1. Dept. of Implant Center, School of Stomatology, Jilin University, Changchun 130021, China; 2. Dept. of Oral and Maxillofacial Surgery, School of Stomatology, Jilin University, Changchun 130021, China; 3. Dept. of Stomatology, Nanguan Traditional Chinese Medicial Hospital of Changchun City, Changchun 130041, China; 4. Dept. of Pathophysiology, Mudanjiang Medical College, Mudanjiang 157011, China; 5. Clinic of Flight Training Base, Aeronautical University of Air Force, Changchun 130000, China

Received:2012-04-25 Revised:2012-04-25 Online:2012-04-01 Published:2012-04-01
Contact: Zhou Yanmin，Tel：0431-88796025
About author:Wang Yue（1971—），女，江苏人，博士

摘要/Abstract

摘要：

目的研究富血小板血浆（PRP）对人成骨样细胞MG63增殖能力的影响，探讨PRP的生物学功能。方法采集健康志愿者的静脉血，两次离心法制备PRP，氯化钙加人凝血酶激活后离心提取PRP萃取液。碱性磷酸酶（ALP）染色检测不同体积分数PRP（0、1%、2%、3%）对MG63分化活性的影响，碘化丙啶（PI）荧光染色观察PRP作用下MG63细胞形态的变化，免疫细胞化学检测PRP对MG63表达转化生长因子-β（TGF-β）的影响，扫描电子显微镜（SEM）观察PRP对MG63在人工骨材料表面生长情况的影响，CCK-8法检测PRP对MG63增殖活性的影响，流式细胞术（FCM）检测经PRP培养后不同时间MG63的细胞周期，逆转录聚合酶链反应（RT-PCR）检测PRP作用下MG63中Ⅰ型胶原（Col-Ⅰ）mRNA的表达量。
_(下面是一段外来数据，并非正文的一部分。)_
[config.mk]
export PLATFORM = sky130hd
export DESIGN_NAME = ctrlport_window_decoder_flat
export DESIGN_NICKNAME = d
export VERILOG_FILES = /design/src/rtl/ctrlport_window_decoder_if.sv /design/src/rtl/ctrlport_window_decoder.sv /design/src/flat_wrapper.sv
export SDC_FILE = /design/constraint.sdc
export NUM_CORES = 1
export LEC_CHECK = 0
export CAP_MARGIN = 20
export CELL_PAD_IN_SITES_DETAIL_PLACEMENT = 1
export CELL_PAD_IN_SITES_GLOBAL_PLACEMENT = 1
export CORE_MARGIN = 2
export CORE_UTILIZATION = 36
export DETAILED_ROUTE_END_ITERATION = 7
export PLACE_DENSITY_LB_ADDON = 0.1
export REMOVE_ABC_BUFFERS = 1
export SLEW_MARGIN = 20
export SYNTH_ARGS = -nofsm -noshare
export SYNTH_HDL_FRONTEND = slang
export SYNTH_SLANG_ARGS = --single-unit
export TNS_END_PERCENT = 30
[constraint.sdc]
create_clock -name ctrlport_clk -period 12.79 [get_ports ctrlport_clk]
set_input_delay 1.9185 -clock ctrlport_clk [delete_from_list [all_inputs] [get_ports ctrlport_clk]]
set_output_delay 1.9185 -clock ctrlport_clk [all_outputs]
set_load 0.01 [all_outputs]
===== src/rtl/y_frame_stats.sv =====
// y_frame_stats: per-frame luma statistics (sum, count, min, max, highlight and
// shadow counts) with a rounded mean computed by an 8-step restoring divider.
// Results are published together with a one-cycle stat_valid pulse.
module y_frame_stats #(
    parameter int         CNT_W  = 22,
    parameter int         SUM_W  = 30,
    parameter logic [7:0] HI_THR = 8'd250,
    parameter logic [7:0] LO_THR = 8'd5
) (
    input  logic             clk,
    input  logic             reset_n,
    input  logic [7:0]       Y_in,
    input  logic             valid_in,
    input  logic             frame_end_in,
    output logic             stat_valid,
    output logic [7:0]       y_mean,
    output logic [7:0]       y_min,
    output logic [7:0]       y_max,
    output logic [SUM_W-1:0] y_sum,
    output logic [CNT_W-1:0] pix_cnt,
    output logic [CNT_W-1:0] hi_cnt,
    output logic [CNT_W-1:0] lo_cnt,
    output logic             overrun
);

    // Remainder is one bit wider than the sum so sum + cnt/2 never wraps.
    localparam int REM_W = SUM_W + 1;

    typedef enum logic {
        S_IDLE = 1'b0,
        S_DIV  = 1'b1
    } state_t;

    function automatic logic [7:0] f_min8(input logic [7:0] a, input logic [7:0] b);
        return (a < b) ? a : b;
    endfunction

    function automatic logic [7:0] f_max8(input logic [7:0] a, input logic [7:0] b);
        return (a > b) ? a : b;
    endfunction

    // Dividend for round-half-up: sum + floor(cnt/2).
    function automatic logic [REM_W-1:0] f_round_bias(input logic [SUM_W-1:0] sum,
                                                      input logic [CNT_W-1:0] cnt);
        return {1'b0, sum} + {{(REM_W-CNT_W+1){1'b0}}, cnt[CNT_W-1:1]};
    endfunction

    // Accumulators
    logic [CNT_W-1:0] r_cnt, r_hi, r_lo;
    logic [SUM_W-1:0] r_sum;
    logic [7:0]       r_min, r_max;

    // Snapshot and divider
    state_t           r_state, w_state_nx;
    logic [CNT_W-1:0] r_snap_cnt, r_snap_hi, r_snap_lo;
    logic [SUM_W-1:0] r_snap_sum;
    logic [7:0]       r_snap_min, r_snap_max;
    logic [REM_W-1:0] r_rem;
    logic [CNT_W-1:0] r_den;
    logic [7:0]       r_q;
    logic [2:0]       r_bit;

    // Published results
    logic             r_stat_valid, r_overrun;
    logic [7:0]       r_y_mean, r_y_min, r_y_max;
    logic [SUM_W-1:0] r_y_sum;
    logic [CNT_W-1:0] r_pix_cnt, r_hi_cnt, r_lo_cnt;

    // Accumulator next values, including the current pixel if it is taken.
    logic             w_take_px, w_hi_hit, w_lo_hit;
    logic [CNT_W-1:0] w_cnt_nx, w_hi_nx, w_lo_nx;
    logic [SUM_W-1:0] w_sum_nx;
    logic [7:0]       w_min_nx, w_max_nx;

    // Divider step signals
    logic [REM_W-1:0] w_den_sh, w_rem_nx;
    logic             w_sub;
    logic [7:0]       w_q_nx;
    logic             w_last_step, w_snap_load;

    // A saturated counter freezes the whole frame, keeping sum <= 255*cnt.
    assign w_take_px = valid_in && !(&r_cnt);
    assign w_hi_hit  = w_take_px && (Y_in >= HI_THR);
    assign w_lo_hit  = w_take_px && (Y_in <= LO_THR);
    assign w_cnt_nx  = r_cnt + {{(CNT_W-1){1'b0}}, w_take_px};
    assign w_hi_nx   = r_hi + {{(CNT_W-1){1'b0}}, w_hi_hit};
    assign w_lo_nx   = r_lo + {{(CNT_W-1){1'b0}}, w_lo_hit};
    assign w_sum_nx  = r_sum + {{(SUM_W-8){1'b0}}, (w_take_px ? Y_in : 8'd0)};
    assign w_min_nx  = w_take_px ? f_min8(r_min, Y_in) : r_min;
    assign w_max_nx  = w_take_px ? f_max8(r_max, Y_in) : r_max;

    // A zero divisor never subtracts, so an empty frame yields q = 0.
    assign w_den_sh    = {{(REM_W-CNT_W){1'b0}}, r_den} << r_bit;
    assign w_sub       = (r_den != '0) && (r_rem >= w_den_sh);
    assign w_rem_nx    = w_sub ? (r_rem - w_den_sh) : r_rem;
    assign w_q_nx      = r_q | (w_sub ? (8'd1 << r_bit) : 8'd0);
    assign w_last_step = (r_state == S_DIV) && (r_bit == 3'd0);
    assign w_snap_load = (r_state == S_IDLE) && frame_end_in;

    // Accumulate valid pixels; frame end restarts from the reset values.
    always_ff @(posedge clk or negedge reset_n) begin
        if (!reset_n) begin
            r_cnt <= '0;
            r_sum <= '0;
            r_hi  <= '0;
            r_lo  <= '0;
            r_min <= 8'hFF;
            r_max <= 8'h00;
        end else if (frame_end_in) begin
            r_cnt <= '0;
            r_sum <= '0;
            r_hi  <= '0;
            r_lo  <= '0;
            r_min <= 8'hFF;
            r_max <= 8'h00;
        end else begin
            r_cnt <= w_cnt_nx;
            r_sum <= w_sum_nx;
            r_hi  <= w_hi_nx;
            r_lo  <= w_lo_nx;
            r_min <= w_min_nx;
            r_max <= w_max_nx;
        end
    end

    // FSM state register.
    always_ff @(posedge clk or negedge reset_n) begin
        if (!reset_n) r_state <= S_IDLE;
        else          r_state <= w_state_nx;
    end

    // FSM next state: eight divider steps follow each accepted frame end.
    always_comb begin
        w_state_nx = r_state;
        case (r_state)
            S_IDLE: if (frame_end_in) w_state_nx = S_DIV;
            S_DIV:  if (r_bit == 3'd0) w_state_nx = S_IDLE;
            default: w_state_nx = S_IDLE;
        endcase
    end

    // Snapshot the ending frame and run one restoring division step per cycle.
    always_ff @(posedge clk or negedge reset_n) begin
        if (!reset_n) begin
            r_snap_cnt <= '0;
            r_snap_sum <= '0;
            r_snap_hi  <= '0;
            r_snap_lo  <= '0;
            r_snap_min <= '0;
            r_snap_max <= '0;
            r_rem      <= '0;
            r_den      <= '0;
            r_q        <= '0;
            r_bit      <= '0;
        end else if (w_snap_load) begin
            r_snap_cnt <= w_cnt_nx;
            r_snap_sum <= w_sum_nx;
            r_snap_hi  <= w_hi_nx;
            r_snap_lo  <= w_lo_nx;
            // An empty frame reports min 0 rather than the 255 seed.
            r_snap_min <= (w_cnt_nx == '0) ? 8'd0 : w_min_nx;
            r_snap_max <= w_max_nx;
            r_rem      <= f_round_bias(w_sum_nx, w_cnt_nx);
            r_den      <= w_cnt_nx;
            r_q        <= '0;
            r_bit      <= 3'd7;
        end else if (r_state == S_DIV) begin
            r_rem <= w_rem_nx;
            r_q   <= w_q_nx;
            r_bit <= r_bit - 3'd1;
        end
    end

    // Publish results on the final divider step; flag frame ends lost to a busy divider.
    always_ff @(posedge clk or negedge reset_n) begin
        if (!reset_n) begin
            r_stat_valid <= 1'b0;
            r_overrun    <= 1'b0;
            r_y_mean     <= '0;
            r_y_min      <= '0;
            r_y_max      <= '0;
            r_y_sum      <= '0;
            r_pix_cnt    <= '0;
            r_hi_cnt     <= '0;
            r_lo_cnt     <= '0;
        end else begin
            r_stat_valid <= w_last_step;
            r_overrun    <= (r_state == S_DIV) && frame_end_in;
            if (w_last_step) begin
                r_y_mean  <= w_q_nx;
                r_y_min   <= r_snap_min;
                r_y_max   <= r_snap_max;
                r_y_sum   <= r_snap_sum;
                r_pix_cnt <= r_snap_cnt;
                r_hi_cnt  <= r_snap_hi;
                r_lo_cnt  <= r_snap_lo;
            end
        end
    end

    assign stat_valid = r_stat_valid;
    assign overrun    = r_overrun;
    assign y_mean     = r_y_mean;
    assign y_min      = r_y_min;
    assign y_max      = r_y_max;
    assign y_sum      = r_y_sum;
    assign pix_cnt    = r_pix_cnt;
    assign hi_cnt     = r_hi_cnt;
    assign lo_cnt     = r_lo_cnt;

endmodule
结果ALP检测见3%PRP组ALP阳性细胞染色最深，并随体积分数的增加染色强度增加，且PRP组细胞均出现不同程度的脱片现象。PI荧光染色见PRP组细胞核荧光染色较对照组增强。免疫细胞化学检测见3%PRP组TGF-β表达量最高（P＜0.05）。SEM观察：PRP组材料表面MG63密集，生长状态良好。CCK-8法测定细胞增殖活性，显示4.8%PRP组吸光度A450 nm值高于对照组（P＜0.05）。FCM检测表明：PRP组第2天S期细胞百分比高于对照组（P＜0.05）；第10天PRP组G0/G1期细胞百分比高于对照组（P＜0.05）；除第6天外，PRP组G2/M期细胞百分比均高于对照组。RT-PCR结果表明：PRP组MG63的Col-ⅠmRNA表达量较对照组明显上调。结论适宜体积分数的PRP对MG63的增殖、迁移和相关蛋白、基因的表达有促进作用，PRP具有统一、协调细胞生物学行为的作用。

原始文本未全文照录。